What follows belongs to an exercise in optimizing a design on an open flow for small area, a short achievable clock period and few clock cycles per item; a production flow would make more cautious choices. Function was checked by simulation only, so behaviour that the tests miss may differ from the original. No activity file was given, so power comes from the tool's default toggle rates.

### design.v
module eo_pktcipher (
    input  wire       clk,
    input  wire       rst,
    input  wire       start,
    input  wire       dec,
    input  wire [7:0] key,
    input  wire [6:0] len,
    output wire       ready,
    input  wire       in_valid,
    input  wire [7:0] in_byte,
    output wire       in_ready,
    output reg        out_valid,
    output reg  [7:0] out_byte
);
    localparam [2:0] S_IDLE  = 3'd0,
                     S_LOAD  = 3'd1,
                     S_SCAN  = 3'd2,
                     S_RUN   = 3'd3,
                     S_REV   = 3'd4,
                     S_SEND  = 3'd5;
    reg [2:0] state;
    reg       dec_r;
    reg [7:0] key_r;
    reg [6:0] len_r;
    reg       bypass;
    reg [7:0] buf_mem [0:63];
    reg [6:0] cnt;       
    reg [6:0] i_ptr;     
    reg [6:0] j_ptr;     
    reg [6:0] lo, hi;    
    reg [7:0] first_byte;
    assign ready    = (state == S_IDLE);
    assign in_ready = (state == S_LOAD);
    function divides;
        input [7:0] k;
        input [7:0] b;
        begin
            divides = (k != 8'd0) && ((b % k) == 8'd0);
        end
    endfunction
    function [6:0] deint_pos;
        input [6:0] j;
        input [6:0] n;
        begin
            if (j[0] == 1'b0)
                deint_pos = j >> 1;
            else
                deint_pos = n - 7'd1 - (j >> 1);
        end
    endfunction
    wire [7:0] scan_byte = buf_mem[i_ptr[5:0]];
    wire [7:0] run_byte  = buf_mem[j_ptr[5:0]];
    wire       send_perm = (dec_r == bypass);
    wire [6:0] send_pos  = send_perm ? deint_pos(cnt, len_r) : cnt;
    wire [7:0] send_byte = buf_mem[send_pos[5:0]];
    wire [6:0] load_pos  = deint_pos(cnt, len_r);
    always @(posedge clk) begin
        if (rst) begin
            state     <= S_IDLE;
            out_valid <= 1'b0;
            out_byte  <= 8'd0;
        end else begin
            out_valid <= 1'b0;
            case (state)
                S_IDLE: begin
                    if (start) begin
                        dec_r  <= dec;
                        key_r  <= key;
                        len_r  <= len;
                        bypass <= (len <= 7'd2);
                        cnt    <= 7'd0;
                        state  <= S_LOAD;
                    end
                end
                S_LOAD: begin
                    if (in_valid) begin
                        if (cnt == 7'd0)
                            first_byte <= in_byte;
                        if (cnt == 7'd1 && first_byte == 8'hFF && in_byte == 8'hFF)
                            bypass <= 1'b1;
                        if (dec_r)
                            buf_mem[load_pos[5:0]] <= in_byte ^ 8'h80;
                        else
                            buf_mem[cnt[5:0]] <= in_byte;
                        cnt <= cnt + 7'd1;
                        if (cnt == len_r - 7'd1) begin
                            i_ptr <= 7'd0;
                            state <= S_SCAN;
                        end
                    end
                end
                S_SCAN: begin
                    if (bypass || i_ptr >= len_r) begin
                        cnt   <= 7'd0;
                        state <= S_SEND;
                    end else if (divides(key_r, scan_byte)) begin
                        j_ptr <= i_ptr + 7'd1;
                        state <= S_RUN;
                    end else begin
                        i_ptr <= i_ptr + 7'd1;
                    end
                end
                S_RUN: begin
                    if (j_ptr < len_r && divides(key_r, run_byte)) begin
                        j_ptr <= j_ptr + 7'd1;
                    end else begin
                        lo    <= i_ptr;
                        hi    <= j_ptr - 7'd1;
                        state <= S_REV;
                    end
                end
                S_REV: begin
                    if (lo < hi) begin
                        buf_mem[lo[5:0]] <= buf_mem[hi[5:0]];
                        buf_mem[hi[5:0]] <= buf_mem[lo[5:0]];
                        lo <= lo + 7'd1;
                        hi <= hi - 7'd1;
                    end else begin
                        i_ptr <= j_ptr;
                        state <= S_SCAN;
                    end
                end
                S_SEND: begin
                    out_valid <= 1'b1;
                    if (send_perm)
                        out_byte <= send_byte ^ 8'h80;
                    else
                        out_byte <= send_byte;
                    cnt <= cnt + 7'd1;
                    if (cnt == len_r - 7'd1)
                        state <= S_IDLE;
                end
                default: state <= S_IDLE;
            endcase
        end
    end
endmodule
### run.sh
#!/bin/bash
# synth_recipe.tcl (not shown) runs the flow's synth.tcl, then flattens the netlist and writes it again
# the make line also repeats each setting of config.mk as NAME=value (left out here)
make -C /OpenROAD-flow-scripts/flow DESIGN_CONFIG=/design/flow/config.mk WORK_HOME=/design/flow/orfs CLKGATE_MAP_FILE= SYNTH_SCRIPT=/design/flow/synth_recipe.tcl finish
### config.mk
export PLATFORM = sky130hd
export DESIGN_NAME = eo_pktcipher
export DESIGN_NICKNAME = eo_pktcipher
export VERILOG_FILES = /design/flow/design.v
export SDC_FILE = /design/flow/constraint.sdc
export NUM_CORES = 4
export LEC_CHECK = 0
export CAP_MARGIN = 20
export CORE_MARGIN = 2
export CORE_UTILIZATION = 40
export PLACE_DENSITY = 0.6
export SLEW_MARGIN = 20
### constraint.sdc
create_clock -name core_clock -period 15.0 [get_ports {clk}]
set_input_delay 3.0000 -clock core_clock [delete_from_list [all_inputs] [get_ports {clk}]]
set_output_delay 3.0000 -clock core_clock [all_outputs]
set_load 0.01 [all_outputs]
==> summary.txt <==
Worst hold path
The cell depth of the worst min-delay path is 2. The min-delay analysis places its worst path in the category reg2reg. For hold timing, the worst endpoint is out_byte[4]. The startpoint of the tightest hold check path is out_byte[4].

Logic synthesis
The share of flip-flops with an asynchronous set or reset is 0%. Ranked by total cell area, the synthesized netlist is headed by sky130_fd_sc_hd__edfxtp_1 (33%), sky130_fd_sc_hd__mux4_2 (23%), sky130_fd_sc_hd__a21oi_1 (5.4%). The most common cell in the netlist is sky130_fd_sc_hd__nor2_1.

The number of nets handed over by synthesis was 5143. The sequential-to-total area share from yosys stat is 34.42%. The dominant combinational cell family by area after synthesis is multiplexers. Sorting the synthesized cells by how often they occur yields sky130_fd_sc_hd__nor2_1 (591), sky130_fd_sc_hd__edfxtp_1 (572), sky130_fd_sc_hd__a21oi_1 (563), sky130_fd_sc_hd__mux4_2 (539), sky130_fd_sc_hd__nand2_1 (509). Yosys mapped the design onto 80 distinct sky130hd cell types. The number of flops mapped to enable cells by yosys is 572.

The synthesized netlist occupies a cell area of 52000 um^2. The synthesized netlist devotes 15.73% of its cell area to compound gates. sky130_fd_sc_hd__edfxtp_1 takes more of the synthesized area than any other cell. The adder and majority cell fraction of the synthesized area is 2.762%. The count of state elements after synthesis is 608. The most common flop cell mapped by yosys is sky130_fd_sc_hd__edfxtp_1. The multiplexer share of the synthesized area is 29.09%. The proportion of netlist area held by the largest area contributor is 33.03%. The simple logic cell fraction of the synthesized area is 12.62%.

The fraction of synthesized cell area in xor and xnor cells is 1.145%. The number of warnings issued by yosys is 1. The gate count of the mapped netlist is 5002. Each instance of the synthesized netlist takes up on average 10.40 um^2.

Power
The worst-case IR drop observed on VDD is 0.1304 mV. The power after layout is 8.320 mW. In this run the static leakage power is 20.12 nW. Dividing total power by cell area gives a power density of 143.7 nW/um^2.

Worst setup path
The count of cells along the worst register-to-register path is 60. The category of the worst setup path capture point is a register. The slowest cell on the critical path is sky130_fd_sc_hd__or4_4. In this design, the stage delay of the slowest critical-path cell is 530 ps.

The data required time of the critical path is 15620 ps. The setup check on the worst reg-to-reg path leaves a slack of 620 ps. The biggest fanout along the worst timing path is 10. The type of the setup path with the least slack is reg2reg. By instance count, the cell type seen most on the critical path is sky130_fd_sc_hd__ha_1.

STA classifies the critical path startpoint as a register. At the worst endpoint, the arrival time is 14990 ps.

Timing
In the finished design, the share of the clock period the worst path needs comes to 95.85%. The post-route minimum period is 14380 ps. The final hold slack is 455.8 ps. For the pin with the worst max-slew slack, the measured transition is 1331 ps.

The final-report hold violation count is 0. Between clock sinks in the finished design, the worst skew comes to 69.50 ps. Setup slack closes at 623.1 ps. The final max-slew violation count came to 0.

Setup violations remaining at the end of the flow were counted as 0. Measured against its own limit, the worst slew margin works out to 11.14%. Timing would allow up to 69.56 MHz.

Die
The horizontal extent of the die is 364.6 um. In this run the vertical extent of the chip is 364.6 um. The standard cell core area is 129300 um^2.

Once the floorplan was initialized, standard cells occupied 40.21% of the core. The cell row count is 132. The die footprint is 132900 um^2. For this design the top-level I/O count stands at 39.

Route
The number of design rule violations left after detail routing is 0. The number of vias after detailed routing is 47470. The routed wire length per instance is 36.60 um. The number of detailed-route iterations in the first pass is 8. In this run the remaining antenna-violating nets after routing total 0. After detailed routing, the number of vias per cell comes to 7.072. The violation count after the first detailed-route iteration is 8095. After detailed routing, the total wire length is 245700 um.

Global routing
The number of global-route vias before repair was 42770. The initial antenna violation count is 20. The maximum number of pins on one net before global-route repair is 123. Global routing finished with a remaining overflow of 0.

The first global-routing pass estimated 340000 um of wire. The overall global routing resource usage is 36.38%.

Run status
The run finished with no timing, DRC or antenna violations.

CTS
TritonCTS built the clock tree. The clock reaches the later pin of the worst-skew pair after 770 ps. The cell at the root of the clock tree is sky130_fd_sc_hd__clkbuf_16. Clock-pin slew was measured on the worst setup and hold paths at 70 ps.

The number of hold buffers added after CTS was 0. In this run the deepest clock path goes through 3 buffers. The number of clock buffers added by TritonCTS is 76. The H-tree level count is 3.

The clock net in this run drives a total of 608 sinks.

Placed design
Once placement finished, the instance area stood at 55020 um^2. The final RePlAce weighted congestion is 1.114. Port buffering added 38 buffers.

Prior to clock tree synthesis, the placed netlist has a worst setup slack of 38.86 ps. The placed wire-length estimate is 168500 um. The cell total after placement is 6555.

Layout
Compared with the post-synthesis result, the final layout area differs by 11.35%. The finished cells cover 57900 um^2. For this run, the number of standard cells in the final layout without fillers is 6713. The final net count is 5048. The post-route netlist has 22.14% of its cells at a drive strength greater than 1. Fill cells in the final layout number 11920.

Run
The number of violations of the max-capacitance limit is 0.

...

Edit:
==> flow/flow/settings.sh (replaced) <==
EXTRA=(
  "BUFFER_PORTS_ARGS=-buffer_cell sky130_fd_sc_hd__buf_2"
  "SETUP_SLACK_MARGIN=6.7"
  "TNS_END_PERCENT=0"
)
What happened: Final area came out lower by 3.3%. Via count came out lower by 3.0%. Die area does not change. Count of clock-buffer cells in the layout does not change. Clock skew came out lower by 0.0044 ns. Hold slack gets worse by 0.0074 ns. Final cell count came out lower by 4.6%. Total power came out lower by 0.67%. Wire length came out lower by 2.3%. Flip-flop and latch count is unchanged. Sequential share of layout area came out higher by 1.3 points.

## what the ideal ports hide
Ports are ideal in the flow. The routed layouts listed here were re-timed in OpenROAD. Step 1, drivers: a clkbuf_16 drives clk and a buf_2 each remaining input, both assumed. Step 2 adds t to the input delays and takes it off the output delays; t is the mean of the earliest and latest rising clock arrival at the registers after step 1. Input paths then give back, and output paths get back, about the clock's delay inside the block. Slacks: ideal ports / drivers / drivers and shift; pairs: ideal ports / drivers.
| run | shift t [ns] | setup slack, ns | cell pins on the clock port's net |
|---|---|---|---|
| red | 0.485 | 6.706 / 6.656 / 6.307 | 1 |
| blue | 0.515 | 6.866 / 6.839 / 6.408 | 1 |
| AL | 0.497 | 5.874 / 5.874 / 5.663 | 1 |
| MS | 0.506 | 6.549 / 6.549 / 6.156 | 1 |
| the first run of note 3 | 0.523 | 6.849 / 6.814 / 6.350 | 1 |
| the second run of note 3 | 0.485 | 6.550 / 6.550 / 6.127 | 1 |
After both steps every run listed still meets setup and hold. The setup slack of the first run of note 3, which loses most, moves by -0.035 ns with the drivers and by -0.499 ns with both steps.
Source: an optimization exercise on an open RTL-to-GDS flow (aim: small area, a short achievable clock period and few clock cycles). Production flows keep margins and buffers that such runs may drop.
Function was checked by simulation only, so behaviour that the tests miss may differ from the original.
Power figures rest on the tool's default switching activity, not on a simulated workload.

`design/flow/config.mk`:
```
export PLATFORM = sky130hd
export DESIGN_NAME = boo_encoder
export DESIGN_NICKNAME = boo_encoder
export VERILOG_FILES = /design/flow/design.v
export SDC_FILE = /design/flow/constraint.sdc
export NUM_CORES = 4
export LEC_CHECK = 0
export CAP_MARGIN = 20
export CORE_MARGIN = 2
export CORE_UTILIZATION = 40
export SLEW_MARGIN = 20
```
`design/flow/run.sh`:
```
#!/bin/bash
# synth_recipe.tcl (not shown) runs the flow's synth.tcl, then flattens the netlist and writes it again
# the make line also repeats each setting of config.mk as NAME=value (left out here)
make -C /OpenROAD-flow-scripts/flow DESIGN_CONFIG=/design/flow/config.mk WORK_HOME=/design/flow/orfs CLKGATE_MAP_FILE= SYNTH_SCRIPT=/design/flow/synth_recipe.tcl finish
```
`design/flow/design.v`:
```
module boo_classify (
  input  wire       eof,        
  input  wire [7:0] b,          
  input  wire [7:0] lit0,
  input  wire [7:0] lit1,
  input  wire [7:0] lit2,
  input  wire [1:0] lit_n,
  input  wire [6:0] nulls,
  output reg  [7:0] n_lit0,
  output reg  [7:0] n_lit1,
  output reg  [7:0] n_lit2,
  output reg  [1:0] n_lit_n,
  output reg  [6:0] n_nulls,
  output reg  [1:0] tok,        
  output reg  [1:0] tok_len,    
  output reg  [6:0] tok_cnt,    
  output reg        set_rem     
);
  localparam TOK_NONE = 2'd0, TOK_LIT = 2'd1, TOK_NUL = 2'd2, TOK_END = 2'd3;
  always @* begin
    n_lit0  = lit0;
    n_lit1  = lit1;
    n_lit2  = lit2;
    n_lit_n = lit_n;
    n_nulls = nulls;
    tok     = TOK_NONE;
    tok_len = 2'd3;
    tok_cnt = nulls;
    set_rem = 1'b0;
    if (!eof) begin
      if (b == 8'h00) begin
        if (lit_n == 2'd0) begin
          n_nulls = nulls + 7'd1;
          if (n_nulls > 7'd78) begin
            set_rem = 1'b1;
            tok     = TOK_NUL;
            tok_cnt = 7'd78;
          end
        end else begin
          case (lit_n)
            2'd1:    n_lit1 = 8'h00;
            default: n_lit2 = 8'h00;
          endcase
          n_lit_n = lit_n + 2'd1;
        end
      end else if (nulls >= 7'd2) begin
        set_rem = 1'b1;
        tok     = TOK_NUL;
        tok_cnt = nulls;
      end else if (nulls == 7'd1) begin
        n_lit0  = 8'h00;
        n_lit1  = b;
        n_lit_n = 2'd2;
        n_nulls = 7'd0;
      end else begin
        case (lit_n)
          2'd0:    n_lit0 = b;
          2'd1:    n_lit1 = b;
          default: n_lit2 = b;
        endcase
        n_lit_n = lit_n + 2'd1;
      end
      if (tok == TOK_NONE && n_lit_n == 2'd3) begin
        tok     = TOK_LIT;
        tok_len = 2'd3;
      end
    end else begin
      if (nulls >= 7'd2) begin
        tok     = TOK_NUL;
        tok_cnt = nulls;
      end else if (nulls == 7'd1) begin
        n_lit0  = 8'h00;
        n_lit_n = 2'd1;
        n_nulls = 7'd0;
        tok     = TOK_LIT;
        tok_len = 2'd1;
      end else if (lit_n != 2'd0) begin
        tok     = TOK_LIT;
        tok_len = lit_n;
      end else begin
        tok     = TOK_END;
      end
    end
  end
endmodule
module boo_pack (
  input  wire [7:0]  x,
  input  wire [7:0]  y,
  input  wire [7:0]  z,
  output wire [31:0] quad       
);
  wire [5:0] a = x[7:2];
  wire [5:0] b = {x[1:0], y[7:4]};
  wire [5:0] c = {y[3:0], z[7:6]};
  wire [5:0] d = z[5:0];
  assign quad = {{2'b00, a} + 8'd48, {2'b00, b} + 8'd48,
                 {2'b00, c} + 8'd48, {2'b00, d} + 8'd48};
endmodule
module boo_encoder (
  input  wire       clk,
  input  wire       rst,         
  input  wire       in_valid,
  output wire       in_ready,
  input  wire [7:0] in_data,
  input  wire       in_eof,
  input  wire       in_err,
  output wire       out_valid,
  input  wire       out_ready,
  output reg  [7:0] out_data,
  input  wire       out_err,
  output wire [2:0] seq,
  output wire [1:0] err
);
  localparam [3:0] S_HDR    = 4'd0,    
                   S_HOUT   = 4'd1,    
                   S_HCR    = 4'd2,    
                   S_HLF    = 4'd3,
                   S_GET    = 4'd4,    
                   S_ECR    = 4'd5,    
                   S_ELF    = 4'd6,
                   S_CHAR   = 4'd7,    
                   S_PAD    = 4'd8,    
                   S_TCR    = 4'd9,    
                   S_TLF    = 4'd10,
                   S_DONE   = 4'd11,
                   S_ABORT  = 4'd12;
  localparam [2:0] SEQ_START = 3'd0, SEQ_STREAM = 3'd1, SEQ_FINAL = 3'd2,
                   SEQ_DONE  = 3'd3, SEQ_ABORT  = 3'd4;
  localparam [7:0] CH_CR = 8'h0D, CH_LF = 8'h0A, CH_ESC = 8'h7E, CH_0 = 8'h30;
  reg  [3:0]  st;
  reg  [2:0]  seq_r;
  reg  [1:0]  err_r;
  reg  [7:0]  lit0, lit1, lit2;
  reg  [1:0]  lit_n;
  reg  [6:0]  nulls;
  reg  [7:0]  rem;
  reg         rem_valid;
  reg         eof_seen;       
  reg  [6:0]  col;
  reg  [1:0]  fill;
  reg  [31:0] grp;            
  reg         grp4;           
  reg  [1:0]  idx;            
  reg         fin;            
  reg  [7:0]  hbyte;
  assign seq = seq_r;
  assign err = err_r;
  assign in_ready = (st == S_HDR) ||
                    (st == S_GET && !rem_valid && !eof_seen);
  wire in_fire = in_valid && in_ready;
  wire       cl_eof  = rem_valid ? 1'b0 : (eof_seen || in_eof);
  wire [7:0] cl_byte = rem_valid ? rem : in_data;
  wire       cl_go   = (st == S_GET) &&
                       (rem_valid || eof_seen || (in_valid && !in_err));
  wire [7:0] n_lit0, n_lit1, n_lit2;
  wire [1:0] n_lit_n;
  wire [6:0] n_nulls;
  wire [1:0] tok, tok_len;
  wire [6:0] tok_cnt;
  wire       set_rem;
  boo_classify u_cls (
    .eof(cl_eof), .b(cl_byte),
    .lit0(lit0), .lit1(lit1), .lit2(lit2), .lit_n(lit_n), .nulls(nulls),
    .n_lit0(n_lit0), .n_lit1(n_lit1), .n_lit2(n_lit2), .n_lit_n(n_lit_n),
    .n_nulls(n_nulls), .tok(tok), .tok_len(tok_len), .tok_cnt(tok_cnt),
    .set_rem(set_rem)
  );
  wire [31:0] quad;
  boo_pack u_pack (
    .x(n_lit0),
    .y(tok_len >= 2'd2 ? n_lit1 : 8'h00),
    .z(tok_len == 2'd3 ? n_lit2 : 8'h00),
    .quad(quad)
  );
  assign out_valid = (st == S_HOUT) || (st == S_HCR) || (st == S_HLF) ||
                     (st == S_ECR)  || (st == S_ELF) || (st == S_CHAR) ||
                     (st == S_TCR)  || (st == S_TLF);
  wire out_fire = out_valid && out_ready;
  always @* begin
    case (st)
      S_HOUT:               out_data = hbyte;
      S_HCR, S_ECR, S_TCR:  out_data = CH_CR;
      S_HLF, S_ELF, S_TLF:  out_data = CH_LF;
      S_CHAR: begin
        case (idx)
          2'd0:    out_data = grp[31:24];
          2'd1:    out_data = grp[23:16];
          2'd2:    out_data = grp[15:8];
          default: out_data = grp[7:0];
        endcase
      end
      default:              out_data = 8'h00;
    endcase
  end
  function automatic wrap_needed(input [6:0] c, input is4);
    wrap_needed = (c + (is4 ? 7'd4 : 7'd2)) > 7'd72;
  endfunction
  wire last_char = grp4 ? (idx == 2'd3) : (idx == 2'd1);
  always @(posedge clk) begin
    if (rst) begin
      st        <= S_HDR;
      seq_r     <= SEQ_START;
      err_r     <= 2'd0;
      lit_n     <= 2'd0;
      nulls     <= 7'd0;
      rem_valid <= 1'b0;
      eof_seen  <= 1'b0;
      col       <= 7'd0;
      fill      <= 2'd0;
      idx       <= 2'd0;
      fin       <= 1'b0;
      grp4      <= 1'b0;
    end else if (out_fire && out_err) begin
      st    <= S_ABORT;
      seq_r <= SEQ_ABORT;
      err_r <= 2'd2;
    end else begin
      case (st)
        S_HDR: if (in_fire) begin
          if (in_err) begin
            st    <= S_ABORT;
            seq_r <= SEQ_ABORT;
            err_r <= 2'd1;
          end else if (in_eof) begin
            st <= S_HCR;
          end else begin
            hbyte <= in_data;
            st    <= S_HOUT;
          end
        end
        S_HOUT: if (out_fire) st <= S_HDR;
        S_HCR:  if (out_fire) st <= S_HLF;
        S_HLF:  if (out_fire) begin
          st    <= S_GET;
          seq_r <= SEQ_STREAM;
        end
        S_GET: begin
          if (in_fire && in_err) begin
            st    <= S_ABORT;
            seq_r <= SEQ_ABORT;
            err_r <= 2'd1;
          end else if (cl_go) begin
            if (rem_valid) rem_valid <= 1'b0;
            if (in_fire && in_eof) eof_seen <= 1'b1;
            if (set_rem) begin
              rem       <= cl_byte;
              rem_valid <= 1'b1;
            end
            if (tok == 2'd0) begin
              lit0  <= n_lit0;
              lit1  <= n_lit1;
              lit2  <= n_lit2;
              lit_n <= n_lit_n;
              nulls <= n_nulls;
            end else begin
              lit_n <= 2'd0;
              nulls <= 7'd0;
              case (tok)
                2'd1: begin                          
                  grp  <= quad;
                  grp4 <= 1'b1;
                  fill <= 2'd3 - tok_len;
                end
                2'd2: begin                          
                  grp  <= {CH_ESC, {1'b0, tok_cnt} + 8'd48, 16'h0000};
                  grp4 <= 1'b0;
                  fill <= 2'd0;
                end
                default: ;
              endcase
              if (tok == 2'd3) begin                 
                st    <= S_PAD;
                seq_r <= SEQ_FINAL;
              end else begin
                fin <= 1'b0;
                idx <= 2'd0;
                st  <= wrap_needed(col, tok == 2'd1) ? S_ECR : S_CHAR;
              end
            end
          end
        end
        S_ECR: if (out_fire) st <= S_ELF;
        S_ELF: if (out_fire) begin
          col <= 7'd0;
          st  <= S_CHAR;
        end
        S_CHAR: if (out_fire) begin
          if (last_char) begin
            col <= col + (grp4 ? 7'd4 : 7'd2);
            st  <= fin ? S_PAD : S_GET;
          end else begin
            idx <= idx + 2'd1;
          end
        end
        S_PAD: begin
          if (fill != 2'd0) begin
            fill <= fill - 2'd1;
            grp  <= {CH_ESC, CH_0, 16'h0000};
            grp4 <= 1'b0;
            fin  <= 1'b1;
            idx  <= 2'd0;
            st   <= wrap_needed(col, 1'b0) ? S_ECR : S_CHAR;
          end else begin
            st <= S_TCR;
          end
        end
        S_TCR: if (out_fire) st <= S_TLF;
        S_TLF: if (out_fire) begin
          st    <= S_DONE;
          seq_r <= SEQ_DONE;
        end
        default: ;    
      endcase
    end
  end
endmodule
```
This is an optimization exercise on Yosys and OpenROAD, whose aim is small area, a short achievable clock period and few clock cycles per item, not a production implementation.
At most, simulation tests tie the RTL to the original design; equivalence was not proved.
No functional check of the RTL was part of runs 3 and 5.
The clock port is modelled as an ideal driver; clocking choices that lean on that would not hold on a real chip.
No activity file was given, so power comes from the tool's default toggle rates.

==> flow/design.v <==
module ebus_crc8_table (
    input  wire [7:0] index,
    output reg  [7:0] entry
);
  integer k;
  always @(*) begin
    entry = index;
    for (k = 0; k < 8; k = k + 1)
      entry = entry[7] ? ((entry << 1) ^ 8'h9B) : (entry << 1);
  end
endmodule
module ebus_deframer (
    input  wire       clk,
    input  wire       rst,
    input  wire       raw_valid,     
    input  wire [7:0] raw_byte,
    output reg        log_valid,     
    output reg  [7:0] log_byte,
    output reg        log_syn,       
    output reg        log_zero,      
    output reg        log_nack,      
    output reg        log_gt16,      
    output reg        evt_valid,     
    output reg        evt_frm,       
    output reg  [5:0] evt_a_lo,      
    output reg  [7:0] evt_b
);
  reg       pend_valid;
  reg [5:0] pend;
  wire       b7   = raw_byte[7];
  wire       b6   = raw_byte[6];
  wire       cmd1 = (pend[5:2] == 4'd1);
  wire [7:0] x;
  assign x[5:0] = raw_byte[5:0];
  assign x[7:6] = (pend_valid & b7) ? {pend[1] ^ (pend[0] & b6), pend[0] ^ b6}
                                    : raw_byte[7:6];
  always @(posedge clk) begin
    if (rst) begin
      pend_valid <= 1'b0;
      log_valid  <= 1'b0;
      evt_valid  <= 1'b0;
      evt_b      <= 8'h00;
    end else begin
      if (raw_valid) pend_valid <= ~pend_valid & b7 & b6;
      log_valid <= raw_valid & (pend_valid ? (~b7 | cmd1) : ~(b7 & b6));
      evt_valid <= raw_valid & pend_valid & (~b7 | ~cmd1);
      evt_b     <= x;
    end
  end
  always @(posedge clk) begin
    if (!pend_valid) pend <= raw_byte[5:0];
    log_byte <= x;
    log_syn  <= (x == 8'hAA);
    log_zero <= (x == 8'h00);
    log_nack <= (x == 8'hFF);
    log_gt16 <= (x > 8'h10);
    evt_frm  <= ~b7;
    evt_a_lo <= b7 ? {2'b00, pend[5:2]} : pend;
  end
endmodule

YOUR ASSIGNMENT: Your reply is to repeat, unchanged, the lines above running from the one with "port's net |" up to and including the one with "6.127 | 1 |".

TASK SOLUTION:
| run | shift t [ns] | setup slack, ns | cell pins on the clock port's net |
|---|---|---|---|
| red | 0.485 | 6.706 / 6.656 / 6.307 | 1 |
| blue | 0.515 | 6.866 / 6.839 / 6.408 | 1 |
| AL | 0.497 | 5.874 / 5.874 / 5.663 | 1 |
| MS | 0.506 | 6.549 / 6.549 / 6.156 | 1 |
| the first run of note 3 | 0.523 | 6.849 / 6.814 / 6.350 | 1 |
| the second run of note 3 | 0.485 | 6.550 / 6.550 / 6.127 | 1 |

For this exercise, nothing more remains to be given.